*** Opening of Data ***
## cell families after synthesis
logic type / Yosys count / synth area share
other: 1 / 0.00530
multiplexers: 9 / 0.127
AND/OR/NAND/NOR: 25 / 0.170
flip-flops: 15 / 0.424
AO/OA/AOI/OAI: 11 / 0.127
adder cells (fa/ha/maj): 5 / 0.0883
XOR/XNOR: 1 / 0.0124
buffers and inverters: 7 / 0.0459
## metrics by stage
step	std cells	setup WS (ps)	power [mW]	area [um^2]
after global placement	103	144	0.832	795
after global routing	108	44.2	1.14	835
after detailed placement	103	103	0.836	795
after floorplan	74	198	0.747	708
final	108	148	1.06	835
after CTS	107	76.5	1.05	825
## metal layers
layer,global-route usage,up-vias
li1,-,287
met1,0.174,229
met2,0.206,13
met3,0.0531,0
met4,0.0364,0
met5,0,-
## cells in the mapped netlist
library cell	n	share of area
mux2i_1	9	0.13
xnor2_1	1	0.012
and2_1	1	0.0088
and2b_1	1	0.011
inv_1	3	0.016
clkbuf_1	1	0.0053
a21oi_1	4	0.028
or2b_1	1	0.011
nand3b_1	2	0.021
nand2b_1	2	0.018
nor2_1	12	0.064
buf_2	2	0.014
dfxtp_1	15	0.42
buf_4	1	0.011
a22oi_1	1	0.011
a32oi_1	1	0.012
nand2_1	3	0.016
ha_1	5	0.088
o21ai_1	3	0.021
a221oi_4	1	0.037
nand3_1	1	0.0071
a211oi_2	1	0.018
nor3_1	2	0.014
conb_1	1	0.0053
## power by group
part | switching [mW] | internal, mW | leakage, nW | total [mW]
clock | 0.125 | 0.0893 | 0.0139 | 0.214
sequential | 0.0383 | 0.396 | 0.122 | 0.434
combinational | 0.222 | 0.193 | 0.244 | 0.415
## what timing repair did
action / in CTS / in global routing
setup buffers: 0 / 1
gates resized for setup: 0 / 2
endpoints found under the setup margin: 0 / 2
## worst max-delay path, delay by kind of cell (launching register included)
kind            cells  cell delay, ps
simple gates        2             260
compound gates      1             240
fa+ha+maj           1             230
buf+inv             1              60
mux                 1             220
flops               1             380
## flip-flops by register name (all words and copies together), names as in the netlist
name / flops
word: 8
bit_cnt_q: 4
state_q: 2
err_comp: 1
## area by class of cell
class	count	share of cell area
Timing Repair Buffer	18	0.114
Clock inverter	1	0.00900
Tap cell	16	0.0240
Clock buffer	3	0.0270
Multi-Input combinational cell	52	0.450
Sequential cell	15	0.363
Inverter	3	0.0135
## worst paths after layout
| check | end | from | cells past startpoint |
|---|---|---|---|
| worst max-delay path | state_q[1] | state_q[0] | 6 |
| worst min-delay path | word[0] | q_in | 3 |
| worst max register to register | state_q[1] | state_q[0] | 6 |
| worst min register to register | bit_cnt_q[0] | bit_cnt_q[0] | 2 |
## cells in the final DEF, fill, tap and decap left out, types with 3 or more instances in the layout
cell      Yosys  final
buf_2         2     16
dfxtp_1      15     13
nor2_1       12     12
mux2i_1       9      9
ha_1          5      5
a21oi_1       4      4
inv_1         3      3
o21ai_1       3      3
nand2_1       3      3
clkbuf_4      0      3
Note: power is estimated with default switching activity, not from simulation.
`src/rtl/irq_pending_if.sv`:
```
// rtl/irq_pending_if.sv - request/ack/encoder-side signal bundle for irq_pending
interface irq_pending_if #(
    parameter int WIDTH = 8,
    parameter int IDX_W = 3
);
    logic [WIDTH-1:0] irq_in;
    logic [WIDTH-1:0] edge_mode;
    logic [WIDTH-1:0] mask;
    logic             ack;
    logic [IDX_W-1:0] ack_idx;
    logic [WIDTH-1:0] d;
    logic             ena;
    logic [WIDTH-1:0] pending;
    logic [WIDTH-1:0] overrun;

    modport master (
        output irq_in, edge_mode, mask, ack, ack_idx,
        input  d, ena, pending, overrun
    );

    modport slave (
        input  irq_in, edge_mode, mask, ack, ack_idx,
        output d, ena, pending, overrun
    );
endinterface

```
`src/rtl/irq_pending.sv`:
```
// rtl/irq_pending.sv - synchronised pending-request capture feeding an 8-to-3 priority encoder
module irq_pending #(
    parameter int WIDTH = 8,
    parameter int IDX_W = 3
) (
    input  logic         clk,
    input  logic         rst_n,
    irq_pending_if.slave bus
);

    logic [WIDTH-1:0] r_s1;
    logic [WIDTH-1:0] r_s2;
    logic [WIDTH-1:0] r_prev;
    logic [WIDTH-1:0] r_pending;
    logic [WIDTH-1:0] r_overrun;
    logic [WIDTH-1:0] r_d;
    logic             r_ena;

    logic [WIDTH-1:0] w_set;
    logic [WIDTH-1:0] w_clr;
    logic [WIDTH-1:0] w_pend_next;
    logic [WIDTH-1:0] w_ovr_next;
    logic [WIDTH-1:0] w_d_next;

    // Indices at or above WIDTH never match, so out-of-range acks are ignored.
    always_comb begin
        w_set       = '0;
        w_clr       = '0;
        w_pend_next = '0;
        w_ovr_next  = '0;
        for (int i = 0; i < WIDTH; i++) begin
            w_set[i]       = bus.edge_mode[i] ? (r_s2[i] & ~r_prev[i]) : r_s2[i];
            w_clr[i]       = bus.ack && (int'(bus.ack_idx) == i);
            w_pend_next[i] = w_set[i] | (r_pending[i] & ~w_clr[i]);
            if (bus.edge_mode[i] && w_set[i] && r_pending[i] && !w_clr[i]) begin
                w_ovr_next[i] = 1'b1;
            end else if (w_clr[i]) begin
                w_ovr_next[i] = 1'b0;
            end else begin
                w_ovr_next[i] = r_overrun[i];
            end
        end
        w_d_next = w_pend_next & bus.mask;
    end

    always_ff @(posedge clk) begin
        if (!rst_n) begin
            r_s1      <= '0;
            r_s2      <= '0;
            r_prev    <= '0;
            r_pending <= '0;
            r_overrun <= '0;
            r_d       <= '0;
            r_ena     <= 1'b0;
        end else begin
            r_s1      <= bus.irq_in;
            r_s2      <= r_s1;
            r_prev    <= r_s2;
            r_pending <= w_pend_next;
            r_overrun <= w_ovr_next;
            r_d       <= w_d_next;
            r_ena     <= |w_d_next;
        end
    end

    assign bus.d       = r_d;
    assign bus.ena     = r_ena;
    assign bus.pending = r_pending;
    assign bus.overrun = r_overrun;

endmodule

```
`src/flat_wrapper.sv`:
```
// flat-port wrapper written by rule: the top's interface ports become plain ports
module irq_pending_flat 
#(
    parameter int WIDTH = 8,
    parameter int IDX_W = 3
)
  (clk, rst_n, bus_irq_in, bus_edge_mode, bus_mask, bus_ack, bus_ack_idx, bus_d, bus_ena, bus_pending, bus_overrun);
  irq_pending_if #(.WIDTH(WIDTH), .IDX_W(IDX_W)) bus_i ();
  input  logic clk;
  input  logic rst_n;
  input wire logic [$bits(bus_i.irq_in)-1:0] bus_irq_in;
  input wire logic [$bits(bus_i.edge_mode)-1:0] bus_edge_mode;
  input wire logic [$bits(bus_i.mask)-1:0] bus_mask;
  input wire logic [$bits(bus_i.ack)-1:0] bus_ack;
  input wire logic [$bits(bus_i.ack_idx)-1:0] bus_ack_idx;
  output wire logic [$bits(bus_i.d)-1:0] bus_d;
  output wire logic [$bits(bus_i.ena)-1:0] bus_ena;
  output wire logic [$bits(bus_i.pending)-1:0] bus_pending;
  output wire logic [$bits(bus_i.overrun)-1:0] bus_overrun;
  assign bus_i.irq_in = bus_irq_in;
  assign bus_i.edge_mode = bus_edge_mode;
  assign bus_i.mask = bus_mask;
  assign bus_i.ack = bus_ack;
  assign bus_i.ack_idx = bus_ack_idx;
  assign bus_d = bus_i.d;
  assign bus_ena = bus_i.ena;
  assign bus_pending = bus_i.pending;
  assign bus_overrun = bus_i.overrun;
  irq_pending #(.WIDTH(WIDTH), .IDX_W(IDX_W)) u_core (.clk(clk), .rst_n(rst_n), .bus(bus_i));
endmodule
```
**src/rtl/mem_io_pkg.sv**
```systemverilog
// Shared constants for the load/store bridge: I/O address map, access-size
// encodings, load FSM states and the alignment rule.
package mem_io_pkg;

    localparam logic [31:0] ADDR_LED    = 32'hFFFF_FC60;
    localparam logic [31:0] ADDR_SEG    = 32'hFFFF_FC64;
    localparam logic [31:0] ADDR_SWITCH = 32'hFFFF_FC70;
    localparam logic [31:0] ADDR_KEY    = 32'hFFFF_FC74;
    localparam logic [31:0] ADDR_BTN    = 32'hFFFF_FC78;

    localparam logic [1:0] SZ_B = 2'b00;
    localparam logic [1:0] SZ_H = 2'b01;
    localparam logic [1:0] SZ_W = 2'b10;   // 2'b11 is decoded as a word too

    typedef enum logic [1:0] {
        ST_IDLE = 2'd0,
        ST_WAIT = 2'd1,
        ST_DONE = 2'd2
    } state_e;

    // Half accesses need an even address, word accesses a multiple of four.
    function automatic logic is_misaligned(input logic [1:0] sz, input logic [1:0] low);
        case (sz)
            SZ_B:    return 1'b0;
            SZ_H:    return low[0];
            default: return (low != 2'b00);
        endcase
    endfunction

endpackage

```
**src/rtl/mem_io_bridge_load_extend.sv**
```systemverilog
// Load lane selection and sign/zero extension, shared by memory and I/O reads.
module load_extend
    import mem_io_pkg::*;
#(
    parameter int DATA_W = 32
) (
    input  logic [DATA_W-1:0] data_in,
    input  logic [1:0]        byte_off,
    input  logic [1:0]        size,
    input  logic              is_unsigned,
    output logic [DATA_W-1:0] data_out
);

    logic [7:0]  byte_sel;
    logic [15:0] half_sel;

    // Pick the addressed lane and widen it to the full register width.
    always_comb begin
        byte_sel = data_in[{byte_off, 3'b000} +: 8];
        half_sel = data_in[{byte_off[1], 4'b0000} +: 16];
        case (size)
            SZ_B:    data_out = is_unsigned ? DATA_W'(byte_sel)
                                            : {{(DATA_W-8){byte_sel[7]}}, byte_sel};
            SZ_H:    data_out = is_unsigned ? DATA_W'(half_sel)
                                            : {{(DATA_W-16){half_sel[15]}}, half_sel};
            default: data_out = data_in;
        endcase
    end

endmodule

```
**src/rtl/mem_io_bridge.sv**
```systemverilog
// CPU memory-stage bridge: address decode, dMem load stall FSM, byte-enabled
// stores, and the board I/O registers (LED, segment, switch, keypad, button).
module mem_io_bridge
    import mem_io_pkg::*;
#(
    parameter int DATA_W  = 32,
    parameter int MEM_LAT = 1,     // 1..4
    parameter int SW_W    = 12,
    parameter int KEY_W   = 4,
    parameter int LED_W   = 16,
    parameter int SEG_W   = 32
) (
    input  logic              clk,
    input  logic              rst,
    input  logic              mRead,
    input  logic              mWrite,
    input  logic              ioRead,
    input  logic              ioWrite,
    input  logic [1:0]        size,
    input  logic              load_unsigned,
    input  logic [DATA_W-1:0] addr_in,
    input  logic [DATA_W-1:0] r_rdata,
    input  logic [DATA_W-1:0] m_rdata,
    input  logic [SW_W-1:0]   switch_raw,
    input  logic [KEY_W-1:0]  key_data,
    input  logic              key_valid,
    input  logic              conf_btn,
    output logic [DATA_W-1:0] addr_out,
    output logic [DATA_W-1:0] m_wdata,
    output logic [3:0]        m_be,
    output logic [DATA_W-1:0] r_wdata,
    output logic              stall,
    output logic              misalign,
    output logic [LED_W-1:0]  led_out,
    output logic [SEG_W-1:0]  seg_out
);

    localparam logic [1:0] LAT_INIT = 2'(MEM_LAT - 1);

    state_e            state_q, state_d;
    logic [1:0]        cnt_q, cnt_d;
    logic [DATA_W-1:0] cap_q, cap_d;
    logic [LED_W-1:0]  led_q, led_d;
    logic [SEG_W-1:0]  seg_q, seg_d;
    logic [SW_W-1:0]   sw_meta_q, sw_meta_d;
    logic [SW_W-1:0]   sw_sync_q, sw_sync_d;
    logic [KEY_W-1:0]  key_q, key_d;
    logic              btn_prev_q, btn_prev_d;
    logic              btn_flag_q, btn_flag_d;

    logic sel_led, sel_seg, sel_sw, sel_key, sel_btn, is_io;
    logic mis, rd_io, rd_mem_start, wr_mem, wr_io, btn_rise;
    logic [DATA_W-1:0] io_word, ext_in, ext_out;

    // Address decode and request qualification.
    always_comb begin
        sel_led = (addr_in == DATA_W'(ADDR_LED));
        sel_seg = (addr_in == DATA_W'(ADDR_SEG));
        sel_sw  = (addr_in == DATA_W'(ADDR_SWITCH));
        sel_key = (addr_in == DATA_W'(ADDR_KEY));
        sel_btn = (addr_in == DATA_W'(ADDR_BTN));
        is_io   = sel_led | sel_seg | sel_sw | sel_key | sel_btn;

        mis = (mRead | mWrite | ioRead | ioWrite) & is_misaligned(size, addr_in[1:0]);

        // Any read to an I/O address is an I/O read, whichever strobe is used.
        rd_io        = (mRead | ioRead) & is_io & ~mis & (state_q == ST_IDLE);
        rd_mem_start = mRead & ~is_io & ~mis & (state_q == ST_IDLE);
        wr_mem       = mWrite & ~is_io & ~mis;
        wr_io        = ioWrite & ~mis;
        btn_rise     = conf_btn & ~btn_prev_q;

        io_word = '0;
        if (sel_sw)
            io_word = DATA_W'(sw_sync_q);
        else if (sel_key)
            io_word = DATA_W'(key_q);
        else if (sel_btn)
            io_word = DATA_W'(btn_flag_q);

        ext_in = is_io ? io_word : m_rdata;
    end

    load_extend #(.DATA_W(DATA_W)) u_load_extend (
        .data_in     (ext_in),
        .byte_off    (addr_in[1:0]),
        .size        (size),
        .is_unsigned (load_unsigned),
        .data_out    (ext_out)
    );

    // Load FSM: the request cycle counts toward the latency, so the capture
    // happens on the MEM_LAT-th stalled cycle and DONE releases the pipeline.
    always_comb begin
        // NOTE: every signal gets a default first so no path leaves it unassigned (no latches).
        state_d = state_q;
        cnt_d   = cnt_q;
        cap_d   = cap_q;
        case (state_q)
            ST_IDLE: begin
                if (rd_mem_start) begin
                    if (MEM_LAT == 1) begin
                        cap_d   = ext_out;
                        state_d = ST_DONE;
                    end else begin
                        cnt_d   = LAT_INIT;
                        state_d = ST_WAIT;
                    end
                end
            end
            ST_WAIT: begin
                cnt_d = cnt_q - 2'd1;
                if (cnt_d == 2'd0) begin
                    cap_d   = ext_out;
                    state_d = ST_DONE;
                end
            end
            ST_DONE: state_d = ST_IDLE;
            default: state_d = ST_IDLE;
        endcase
    end

    // I/O register updates, switch synchroniser and sticky button flag.
    always_comb begin
        led_d      = led_q;
        seg_d      = seg_q;
        key_d      = key_q;
        sw_meta_d  = switch_raw;
        sw_sync_d  = sw_meta_q;
        btn_prev_d = conf_btn;
        btn_flag_d = btn_flag_q;
        if (wr_io & sel_led)
            led_d = r_rdata[LED_W-1:0];
        if (wr_io & sel_seg)
            seg_d = r_rdata[SEG_W-1:0];
        if (key_valid)
            key_d = key_data;
        // A new press wins over the clear, so a coincident read never loses it.
        if (btn_rise)
            btn_flag_d = 1'b1;
        else if (rd_io & sel_btn)
            btn_flag_d = 1'b0;
    end

    // Combinational outputs; forced to reset values while rst is high so
    // stall drops immediately even mid-load.
    always_comb begin
        stall    = 1'b0;
        misalign = 1'b0;
        m_be     = 4'b0000;
        r_wdata  = '0;
        case (size)
            SZ_B:    m_wdata = {(DATA_W/8){r_rdata[7:0]}};
            SZ_H:    m_wdata = {(DATA_W/16){r_rdata[15:0]}};
            default: m_wdata = r_rdata;
        endcase
        if (!rst) begin
            stall    = rd_mem_start | (state_q == ST_WAIT);
            misalign = mis;
            if (wr_mem) begin
                case (size)
                    SZ_B:    m_be = 4'b0001 << addr_in[1:0];
                    SZ_H:    m_be = addr_in[1] ? 4'b1100 : 4'b0011;
                    default: m_be = 4'b1111;
                endcase
            end
            if (state_q == ST_DONE)
                r_wdata = cap_q;
            else if (rd_io)
                r_wdata = ext_out;
        end
    end

    // State and register flops.
    always_ff @(posedge clk or posedge rst) begin
        // NOTE: non-blocking assignments so every flop samples pre-edge values.
        if (rst) begin
            state_q    <= ST_IDLE;
            cnt_q      <= 2'd0;
            cap_q      <= '0;
            led_q      <= '0;
            seg_q      <= '0;
            sw_meta_q  <= '0;
            sw_sync_q  <= '0;
            key_q      <= '0;
            btn_prev_q <= 1'b0;
            btn_flag_q <= 1'b0;
        end else begin
            state_q    <= state_d;
            cnt_q      <= cnt_d;
            cap_q      <= cap_d;
            led_q      <= led_d;
            seg_q      <= seg_d;
            sw_meta_q  <= sw_meta_d;
            sw_sync_q  <= sw_sync_d;
            key_q      <= key_d;
            btn_prev_q <= btn_prev_d;
            btn_flag_q <= btn_flag_d;
        end
    end

    assign addr_out = {addr_in[DATA_W-1:2], 2'b00};
    assign led_out  = led_q;
    assign seg_out  = seg_q;

endmodule

```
*** Close of Data ***
◆ **Requirement**
In the entries above, find the line holding "sequential | 0.0383 | 0.396 | 0.122 | 0.434" and the line holding "endpoints found under the setup margin: 0 / 2"; print both of them and every line between, exactly, and nothing else.

◆ **Task answer**
sequential | 0.0383 | 0.396 | 0.122 | 0.434
combinational | 0.222 | 0.193 | 0.244 | 0.415
## what timing repair did
action / in CTS / in global routing
setup buffers: 0 / 1
gates resized for setup: 0 / 2
endpoints found under the setup margin: 0 / 2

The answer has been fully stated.